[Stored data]
▽
### src/cts_pkg.sv
// Shared constants, types and register codes for the cosine top-k search.
// No dependencies.
package cts_pkg;

  localparam int MAX_VECTORS = 1024;
  localparam int VIDX_W      = $clog2(MAX_VECTORS);
  localparam int VCNT_W      = VIDX_W + 1;
  localparam int MAX_DIM     = 256;
  localparam int EIDX_W      = $clog2(MAX_DIM);
  localparam int DCNT_W      = EIDX_W + 1;
  localparam int MAX_TOPN    = 63;
  localparam int NCELLS      = MAX_TOPN + 1;
  localparam int RANK_W      = 6;
  localparam int ADDR_W      = VIDX_W + EIDX_W;

  localparam int ELEM_W   = 16;
  localparam int PROD_W   = 2 * ELEM_W;
  localparam int ACC_W    = 40;
  localparam int MAG_W    = ACC_W - 1;
  localparam int SQ_IN_W  = 48;
  localparam int NORM_W   = SQ_IN_W / 2;
  localparam int DEN_W    = 2 * NORM_W;
  localparam int SIM_W    = 16;
  localparam int QBITS    = 17;
  localparam int SIM_ONE  = 16384;

  localparam int CFG_IDX_W  = 2;
  localparam int CFG_DATA_W = 11;

  localparam logic [CFG_IDX_W-1:0] REG_VECTOR_COUNT = 2'd0;
  localparam logic [CFG_IDX_W-1:0] REG_DIM_IN_USE   = 2'd1;
  localparam logic [CFG_IDX_W-1:0] REG_TOP_COUNT    = 2'd2;

  localparam logic KIND_LOAD  = 1'b0;
  localparam logic KIND_QUERY = 1'b1;

  typedef struct packed {
    logic                    valid;
    logic signed [SIM_W-1:0] sim;
    logic [VIDX_W-1:0]       idx;
  } entry_t;

endpackage

### src/cts_cell.sv
// One cell of the ranking chain: keeps the better entry, passes the other on.
// Depends on cts_pkg.
module cts_cell (
  input  logic            clk,
  input  logic            rst,
  input  logic            clear,
  input  logic            shift,
  input  cts_pkg::entry_t cand_in,
  input  cts_pkg::entry_t up_in,
  output cts_pkg::entry_t held,
  output cts_pkg::entry_t cand_out
);
  import cts_pkg::*;

  always_ff @(posedge clk) begin
    if (rst || clear) begin
      held.valid     <= 1'b0;
      cand_out.valid <= 1'b0;
    end else if (shift) begin
      held           <= up_in;
      cand_out.valid <= 1'b0;
    end else begin
      cand_out.valid <= 1'b0;
      if (cand_in.valid) begin
        if (!held.valid) begin
          held <= cand_in;
        end else if (($signed(cand_in.sim) > $signed(held.sim)) ||
                     (cand_in.sim == held.sim && cand_in.idx < held.idx)) begin
          held     <= cand_in;
          cand_out <= held;
        end else begin
          cand_out <= cand_in;
        end
      end
    end
  end
endmodule

### config.mk
export PLATFORM = sky130hd
export DESIGN_NAME = cts_cell
export DESIGN_NICKNAME = d
export VERILOG_FILES = /design/src/cts_pkg.sv /design/src/cts_cell.sv
export SDC_FILE = /design/constraint.sdc
export NUM_CORES = 1
export LEC_CHECK = 0
export ABC_AREA = 1
export BUFFER_PORTS_ARGS = -buffer_cell sky130_fd_sc_hd__buf_2
export CELL_PAD_IN_SITES_DETAIL_PLACEMENT = 1
export CELL_PAD_IN_SITES_GLOBAL_PLACEMENT = 1
export CORE_MARGIN = 4
export CORE_UTILIZATION = 37
export CTS_BUF_LIST = sky130_fd_sc_hd__clkbuf_2
export DETAILED_ROUTE_END_ITERATION = 10
export HOLD_SLACK_MARGIN = 0.08
export PLACE_DENSITY_LB_ADDON = 0.1
export SLEW_MARGIN = 40
export SYNTH_ARGS = -nofsm -noshare
export SYNTH_HDL_FRONTEND = slang
export SYNTH_SLANG_ARGS = --single-unit
### constraint.sdc
create_clock -name clk -period 3.27 [get_ports clk]
set_clock_uncertainty 0.15 [all_clocks]
set_input_delay 0.1635 -clock clk [delete_from_list [all_inputs] [get_ports clk]]
set_output_delay 0.1635 -clock clk [all_outputs]
set_load 0.02 [all_outputs]
# Word level (Yosys, flattened, before mapping)
# Cells that the tools add are included.
[word_totals] input_bits=58 word_cells=26 ff_bits=54 output_inout_bits=54
[classes] n_eq_ne=2 muxes=5 n_reduce_logical=7 n_lt_le_gt_ge=2 bitwise_logic=4
[ops] cell="$mux W26" count=3
[ops] cell="$mux W27" count=2
[ops] cell="$eq A16 B16 Y1" count=1
[ops] cell="$gt A16 B16 Y1" count=1
[ops] cell="$lt A10 B10 Y1" count=1
[ops] cell="$not A1 Y1" count=4
[ops] cell="$reduce_and A4 Y1" count=1
[ops] cell="$reduce_or A4 Y1" count=1
[ops] cell="$ne A3 B2 Y1 const B" count=1
[ops] cell="$reduce_and A3 Y1" count=1
[ops] cell="$logic_or A1 B1 Y1" count=2
[ops] cell="$reduce_bool A2 Y1" count=1
[ops] cell="$logic_and A1 B1 Y1" count=1

# Longest topological paths before layout
# Gate-level depths: netlist of run 1.
[depth] word_depth=7 ltp_mapped=17 depth_no_buf=16

# Least setup slack after synthesis of run 1
# OpenSTA, ideal clock, no wires.
[synth_path] path_kind="register to register" startpoint="register held[25] in the netlist's numbering" endpoint="register held[0] in the netlist's numbering, enable pin" arrival_time_ps=2507 period_less_slack_ps=3049 setup_ps=392 path_buffers=1 t_required_ps=2728 path_slack_ps=221 stages_incl_launch_ff=12 path_cell_list="edfxtp_1 -> inv_1 -> ha_1 -> nand2_1 -> nor2_1 -> nand2_1 -> nor3_2 -> inv_2 -> nand3_4 -> nand2_4 -> buf_6 -> a21oi_2"
[synth_between] elab_chain_len=5 word_cells_on_any_way=6 classes_between="1 x order compare; 2 x eq/ne; 3 x reduce/logical"
[synth_lines] item="start: declaration" line="cts_cell.sv:10" source="output cts_pkg::entry_t held,"
[synth_lines] item="start signal: assignment" line="cts_cell.sv:20" source="held <= up_in;"
[synth_lines] item="start signal: assignment" line="cts_cell.sv:26" source="held <= cand_in;"
[synth_lines] item="start signal: assignment" line="cts_cell.sv:29" source="held <= cand_in;"
[synth_lines] item="branches (longest 2 deep; another with $gt A16 B16 Y1)"
[synth_lines] item="$logic_or A1 B1 Y1 *" line="cts_cell.sv:27" source="end else if (($signed(cand_in.sim) > $signed(held.sim)) ||"
[synth_lines] item="$ne A3 B2 Y1 (no source line) *"
[synth_lines] item="$reduce_and A3 Y1 (no source line) *"
# Every way passes the cells marked *.
# A chain may end at the register's enable or synchronous reset.

# Worst setup path after layout of run 1
[layout_path] startpoint="register held[25] in the netlist's numbering" endpoint="register held[22] in the netlist's numbering, enable pin"
# The elaborated chain is that of the path after synthesis.

==> impl_metrics.ini, run 1 <==
[status]
status = completed

[layout]
fin_nets = 626
final_area_um2 = 4600
diodes = 0
fin_util = 0.583
fillers = 960
area_growth_pct = 50.2
final_layout_size_suffix_gt1_frac = 0.244

[sta]
fin_crit_ns = 2.75
fmax_mhz = 363
hold_violations = 0
whs_ns = 0.189
rsz0062_at_grt = false
tightest_slew_ns = 0.358
finalCritPeriodShare = 0.842
finalSetupTns_ns = 0
max_slew_margin = 0.761
setup_viol = 0
slew_violations = 0

[route]
ant_nets = 0
wl_met3_um = 510
viasPerCell = 4.75
drtPass1Iterations = 4
drt_iter0_drc = 73
post_drt_wl_per_cell_um = 15.7
vias = 3066
drt-total-wl_um = 10100
drc = 0
wl_met1_um = 4090
wl_met2_um = 5400
dr.max_layer_used = met4

[synth]
synth_common_cells = nand2_1, edfxtp_1, inv_1
async_flop_share = 0
synth.most_common_cell = nand2_1
ys_types = 26
syn-num-nets = 432
synth_top_area_frac = 0.510
syn_inst = 349
yosysWarnings = 0
synthFlopType = edfxtp_1
ys_ff_latch = 54
avgSynthCellArea_um2 = 8.77
syn-cell-area_um2 = 3060
synthTopCellsByArea = edfxtp_1, nand2_1, ha_1
synth_edf_count = 52
ys_seq_area_frac = 0.523
synth.largest_area_cell = edfxtp_1

[global_route]
grt_use_total = 0.209
grt_pass1_vias = 3416
grt_overflow = 0
grt_pass1_wl_um = 16500
grt_start_max_net_pins = 30
antenna_found_initial = 0

[clocking]
cts.sinks = 54
clk_pin_slew_worst_paths_ns = 0.27
cts_max_level = 2
clock_latency_ns = 0.45
cts_tree = done
cts-root-buf = clkbuf_2
cts_buffer_depth = 2
cts_made_buffers = 5
post_cts_buffers = 0

[critical_path]
critPathKind = reg2reg
r2r-end = held[22]
cp.arrival_ns = 2.80
start_kind = flop
cp.required_ns = 3.32
ff2ff_path_depth = 11
path_max_fanout = 27
cp-end-kind = flop
rrSetupSlack_ns = 0.52
crit-reg2reg-launch = held[25]

[hold_path]
min_path_cells = 4
min_path_type = in2reg
hold_start = shift
hold_end = held[15]

[die]
die_y_um = 98.9
die_x_um = 98.9
core_um2 = 7890
dieArea_um2 = 9790
initial_core_util = 0.388
io_pins = 112
row_count = 32

[pwr]
peakVddDrop_uv = 174
p_leak_uw = 0.00233
power_density_nw_per_um2 = 321

[placed_design]
io_buffers = 111
gp_congestion = 0.787
place_hpwl_um = 6570
placed_area_um2 = 3760

[job]
maxCapViolations = 0
-- sequential cells by signal (all words and copies together) (netlist names) --
signal    count
held         27
cand_out     27
-- worst max-delay path by stage --
stage | cells past startpoint | slack [ns] | start | to
floorplan | 11 | 0.22 | held[25] | held[0]
global placement | 11 | 0.60 | held[25] | held[24]
detailed placement | 11 | 0.51 | held[25] | held[22]
CTS | 11 | 0.48 | held[25] | held[20]
global route | 11 | 0.30 | held[25] | held[17]
finish | 11 | 0.52 | held[25] | held[22]
-- layout by cell type (no fill, tap or decap) --
master	count
a21boi_0	1
a21o_1	2
a21oi_1	9
a21oi_4	1
buf_12	1
buf_2	111
buf_4	6
clkbuf_2	8
clkinv_1	1
dfxtp_1	2
dlygate4sd3_1	80
edfxtp_1	52
ha_1	25
inv_1	39
inv_2	1
nand2_1	154
nand2_2	1
nand2_4	1
nand3_1	29
nand3_4	1
nand4_1	1
nor2_1	8
nor3_1	2
nor3_2	2
o211ai_1	1
o21ai_0	5
-- cells by family (layout without fill, tap and decap cells) --
logic type / Yosys count / count (layout) / synth area share
buffers and inverters: 52 / 247 / 0.0711
AOI/OAI and AO/OA: 19 / 19 / 0.0356
adders and majority gates: 25 / 25 / 0.102
DFF: 54 / 54 / 0.523
and+or+nand+nor: 199 / 199 / 0.268
-- repair_timing --
action / in CTS / in global routing
hold endpoints to repair: 59 / 0
gates resized for setup: 0 / 0
hold buffers: 80 / 0
-- through the flow --
stage	power (uW)	setup slack, ns	std cells
6_report	1470	0.515	646
5_1_grt	1560	0.304	646
4_1_cts	1480	0.476	646
3_5_place_dp	1120	0.514	558
3_3_place_gp	1110	0.605	558
2_1_floorplan	1010	0.221	349
-- cell type report --
class | instances | area (um^2) | area share
sequential | 54 | 1600 | 0.348
inverter | 41 | 154 | 0.0335
timing repair buffer | 198 | 1420 | 0.309
multi-input combinational | 243 | 1250 | 0.273
tap | 102 | 128 | 0.0278
clock buffer | 8 | 40.0 | 0.00871
-- power by group --
group	internal [uW]	leakage, uW	total (uW)	switching (uW)
registers	791	0.000494	803	11.2
logic	179	0.00180	391	212
clock network	62.7	0.0000332	280	217
-- worst max-delay path, stage by stage, from the launching register on --
cell	delay, ns
edfxtp_1	0.44
inv_1	0.05
ha_1	0.33
nand2_1	0.08
nor2_1	0.17
nand2_1	0.10
nor3_2	0.21
inv_2	0.07
nand3_4	0.09
nand2_4	0.21
a21oi_4	0.37
buf_12	0.22
-- routing by layer --
metal | track usage | up-vias
met4 | 0.0473 | 0
li1 | - | 1517
met2 | 0.392 | 89
met3 | 0.0311 | 11
met1 | 0.248 | 1449
met5 | 0 | -
Power figures use the tool's default switching activity.
==> run 2, diff against run 1 <==
CORE_UTILIZATION = 34   (was 37)
clock period = 2.46 ns   (was 3.27 ns; I/O delays follow)
==> run 2 against run 1 <==
Effect of this change:
- sequential share of layout area is 2.5 points lower
- largest power group unchanged
- non-clock buffer count is 22 higher
- worst hold slack worse by 0.044 ns
- critical path type unchanged
- fmax is 13% higher
- first-iteration DRC count is 45% higher
- critical path depth is 2 higher
- die area is 8.1% higher
==> impl_metrics.ini, run 2 (synthesis gave the netlist of run 1 again) <==
[critical_path]
cp.required_ns = 2.50
cp.arrival_ns = 2.48
cp-end-kind = flop
path_max_fanout = 7
critPathKind = reg2reg
start_kind = flop

[pwr]
p_int_uw = 1510
peakVddDrop_uv = 234
power_frac_clock = 0.224
p_leak_uw = 0.00250
swShare = 0.295
switchingPower_uw = 632
fin_total_pwr_uw = 2140
p_comb_frac = 0.278
p_seq_frac = 0.498
power_density_nw_per_um2 = 432

[layout]
layout_common_cells = nand2_1, buf_2, dlygate4sd3_1
fin_cells = 674
fin_util = 0.568
final_layout_size_suffix_gt1_frac = 0.306
diodes = 0
final_area_um2 = 4950
fin_nets = 648
fillers = 1002
layout_commonest_cell = nand2_1
area_growth_pct = 61.9
reg.largest.list = cand_out x27, held x27

[sta]
fmax_mhz = 409
hold_violations = 0
fin_crit_ns = 2.44
rsz0062_at_grt = true
setup_viol = 0
layout_setup_ws_ns = 0.0150
slew_violations = 0
finalCritPeriodShare = 0.994
max_slew_margin = 0.755
tightest_slew_ns = 0.367

[route]
drt_iter0_drc = 106
drt-total-wl_um = 10900
post_drt_wl_per_cell_um = 16.1
ant_nets = 0
vias = 3207
viasPerCell = 4.76
drtPass1Iterations = 4
drc = 0

[clocking]
cts_made_buffers = 5
cts.sinks = 54
clk_pin_slew_worst_paths_ns = 0.32
cts_tree = done
clock_latency_ns = 0.46
cts_buffer_depth = 2
cts_max_level = 2
cts-root-buf = clkbuf_2

[global_route]
grt_pass1_vias = 3371
grt_overflow = 0
antenna_found_initial = 0
grt_use_total = 0.203
grt_start_max_net_pins = 29
grt_pass1_wl_um = 16500

[die]
io_pins = 112
row_count = 34
die_x_um = 103
initial_core_util = 0.351
dieArea_um2 = 10600
core_um2 = 8720
die_y_um = 103

[placed_design]
placed_area_um2 = 3820
place_hpwl_um = 6890
placed_cells = 567
gp_congestion = 0.788
io_buffers = 111
dp_worst_setup_slack_ns = 0.0797

[status]
status = completed

[job]
maxCapViolations = 0

[hold_path]
min_path_type = in2reg
==> run 2: changes by cell type in the layout (fill, tap and decap cells not counted), sizes merged <==
cell / delta
dlygate4sd3: +1
clkinv: +1
bufinv: +1
buf: +19
==> run 2: power by group through the flow <==
stage | Sequential, uW | Clock [uW] | Combinational (uW)
3_3_place_gp | 1090 | 0 | 408
5_1_grt | 1070 | 530 | 663
4_1_cts | 1070 | 490 | 538
6_report | 1070 | 479 | 596
2_1_floorplan | 1110 | 0 | 229
3_5_place_dp | 1090 | 0 | 424
==> run 2: cell type report <==
type	count	area [um^2]	area share
Clock buffer	6	30.0	0.00606
Clock inverter	2	33.8	0.00682
Inverter	41	154	0.0311
Multi-Input combinational cell	243	1360	0.274
Sequential cell	54	1600	0.323
Tap cell	108	135	0.0273
Timing Repair Buffer	220	1640	0.331
==> run 2: metrics by stage <==
step           TNS (ns)  hold WS, ns
2_1_floorplan     -7.07        0.152
4_1_cts               0        0.106
6_report              0        0.146
5_1_grt           -1.57        0.112
3_5_place_dp          0        0.253
3_3_place_gp          0        0.250
==> run 2: worst paths after layout <==
check                               from           end  slack, ns  cells past startpoint
worst min-delay path               clear       held[7]       0.15                      5
worst max-delay path            held[21]      held[19]       0.02                     13
worst min register to register  held[15]  cand_out[15]       0.45                      2
worst max register to register  held[21]      held[19]       0.02                     13
==> run 2: worst max-delay path: stages, from the launching register on <==
cell	delay, ns
edfxtp_1	0.43
inv_1	0.05
ha_1	0.32
nand2_1	0.09
nor2_2	0.16
nand2_4	0.08
inv_2	0.05
nand2_2	0.06
nand2_2	0.08
nand2_2	0.06
nand3_4	0.09
nand2_4	0.07
a21oi_4	0.31
buf_12	0.18
==> run 2: what timing repair did <==
action                                  4_1_cts  5_1_grt
gates resized for setup                       0       25
hold buffers                                 81        0
setup buffers                                 0       16
endpoints found under the hold margin        54        0
endpoints found under the setup margin        0       52
==> run 2: layer usage <==
layer,global-route usage,part of all wire,vias up
li1,-,-,1571
met1,0.252,0.41,1552
met2,0.374,0.53,73
met3,0.0250,0.043,11
met4,0.0448,0.012,0
met5,0,0,-
==> run 3, diff against run 2 <==
==> constraint.sdc (replaced) <==
create_clock -name clk -period 2.46 [get_ports clk]
set_clock_uncertainty 0.15 [all_clocks]
set_input_delay 0.492 -clock clk [delete_from_list [all_inputs] [get_ports clk]]
set_output_delay 0.492 -clock clk [all_outputs]
set_load 0.02 [all_outputs]
==> run 3 against run 2 <==
Effect of this change:
- core utilization is 9.5 points lower
- non-clock buffer count decreased by 80
- die area unchanged
- worst hold slack lost 0.016 ns
- global-route usage down 2.7 points
- wire length down 14%
- final cell count shrank 12%
- register-to-register slack improved by 0.08 ns
- flip-flop and latch count unchanged
- combinational power shrank 22%
- clock power decreased by 2%
- fmax rose by 3.4%
- critical endpoint is now held[18]
- largest power group unchanged
- highest routed layer unchanged
==> impl_metrics.ini, run 3 (synthesis gave the netlist of run 1 again) <==
[status]
status = completed

[route]
viasPerCell = 4.80
post_drt_wl_per_cell_um = 15.7
vias = 2851
drc = 0
drtPass1Iterations = 4
drt_iter0_drc = 113
ant_nets = 0
drt-total-wl_um = 9350

[layout]
diodes = 0
area_growth_pct = 34.9
layout_common_cells = nand2_1, buf_2, edfxtp_1
fillers = 1072
fin_util = 0.473
fin_nets = 568
final_layout_size_suffix_gt1_frac = 0.350
reg.largest.list = cand_out x27, held x27
fin_cells = 594
layout_commonest_cell = nand2_1

[sta]
setup_viol = 0
fin_crit_ns = 2.36
max_slew_margin = 0.767
finalCritPeriodShare = 0.961
rsz0062_at_grt = false
hold_violations = 0
slew_violations = 0
tightest_slew_ns = 0.350
fmax_mhz = 423

[placed_design]
placed_cells = 577
gp_congestion = 0.804
io_buffers = 111
place_hpwl_um = 6820

[clocking]
cts-root-buf = clkbuf_2
clk_pin_slew_worst_paths_ns = 0.30
cts.sinks = 54
clock_latency_ns = 0.45
cts_max_level = 2
cts_buffer_depth = 2
cts_tree = done
cts_made_buffers = 5
ctsHoldBuffers = 0

[hold_path]
min_path_type = in2reg
hold_end = held[22]
min_path_cells = 3
hold_start = up_in[22]

[critical_path]
cp.required_ns = 2.53
cpMaxStageDelayCell = edfxtp_1
start_kind = flop
ff2ff_path_depth = 12
crit_chain = inv_1, ha_1, nand2_1, nor2_4, buf_4, a21oi_2, nand3_2, nand3_4, nand2_4, a21oi_4, buf_12, clkbuf_16
r2r-end = held[18]
cp-end-kind = flop
rrSetupSlack_ns = 0.1
cp_slowest_stage_delay_ns = 0.47
critPathKind = reg2reg
path_max_fanout = 6
cp.arrival_ns = 2.44
crit-reg2reg-launch = held[23]

[die]
die_x_um = 103
io_pins = 112
initial_core_util = 0.351
row_count = 34
die_y_um = 103
core_um2 = 8720
dieArea_um2 = 10600

[job]
maxCapViolations = 0

[global_route]
grt_pass1_vias = 2936
grt_start_max_net_pins = 29
grt_use_total = 0.176
antenna_found_initial = 0
grt_pass1_wl_um = 14400
grt_overflow = 0

[pwr]
peakVddDrop_uv = 205
power_density_nw_per_um2 = 484
p_leak_uw = 0.00214
[run 3: cell count changes in the layout (fill, tap and decap cells not counted), moves of 2 or more]
cell,previous run,this run
dlygate4sd3_1,81,0
nand2_1,147,151
a21oi_1,5,7
clkinv_2,0,2
nand2_2,6,4
nand2_4,3,1
[run 3: final cells by class]
cell class / count / area [um^2] / share of cell area
clock buffer: 5 / 25.0 / 0.00606
clock inverter: 3 / 40.0 / 0.00970
inverter: 41 / 154 / 0.0373
multi-input combinational: 243 / 1320 / 0.321
sequential: 54 / 1600 / 0.388
tap: 108 / 135 / 0.0327
timing repair buffer: 140 / 850 / 0.206
[run 3: metal layers]
metal | part of all wire | vias up | global-route usage
met4 | 0.0077 | 0 | 0.0359
met2 | 0.51 | 72 | 0.312
met5 | 0 | - | 0
met3 | 0.055 | 5 | 0.0304
met1 | 0.43 | 1366 | 0.226
li1 | - | 1408 | -
[run 3: where the power goes]
part	internal [uW]	leakage (uW)	switching, uW
clock	168	0.0000427	301
combinational	187	0.00160	278
sequential	1050	0.000494	14.7
total	1410	0.00214	593
[run 3: per-stage QoR]
stage	setup WS [ns]	power, uW	hold WS [ns]	TNS (ns)	area (um^2)
after detailed placement	-0.101	1520	0.455	-2.65	3890
after CTS	0.0478	1990	0.114	0	3960
final	0.0956	2000	0.130	0	4130
after global routing	0.00710	2110	0.111	0	4130
after global placement	-0.0166	1510	0.439	-0.376	3890
after floorplan	-0.272	1340	0.453	-7.07	3090
[run 3: critical path, delay by kind of cell (launching register included)]
kind | cells | cell delay, ns
AO/OA/AOI/OAI | 2 | 0.32
flip-flops | 1 | 0.47
adder cells (fa/ha/maj) | 1 | 0.25
AND/OR/NAND/NOR | 5 | 0.44
buffers and inverters | 4 | 0.49
[run 3: worst max path at each step]
stage / start / end / slack, ns / cells past startpoint
floorplan: held[23] / held[0] / -0.27 / 11
global placement: cand_in[21] / held[5] / -0.02 / 11
detailed placement: cand_in[23] / held[5] / -0.10 / 11
CTS: held[23] / held[5] / 0.05 / 11
global route: held[17] / held[23] / 0.007 / 14
finish: held[23] / held[18] / 0.1 / 12
[run 3: repair_timing]
| item | 4_1_cts | 5_1_grt |
|---|---|---|
| endpoints found under the setup margin | 0 | 52 |
| gates resized for setup | 0 | 16 |
| endpoints found under the hold margin | 0 | 0 |
| buffers inserted | 0 | 7 |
△
> _TASK TO COMPLETE_: Give back the records above exactly, limited to the lines between the one holding "buffers and inverters: 52 / 247 / 0.0711" and the one holding "hold endpoints to repair: 59 / 0", inclusive.

> _FINISHED EXERCISE_:
buffers and inverters: 52 / 247 / 0.0711
AOI/OAI and AO/OA: 19 / 19 / 0.0356
adders and majority gates: 25 / 25 / 0.102
DFF: 54 / 54 / 0.523
and+or+nand+nor: 199 / 199 / 0.268
-- repair_timing --
action / in CTS / in global routing
hold endpoints to repair: 59 / 0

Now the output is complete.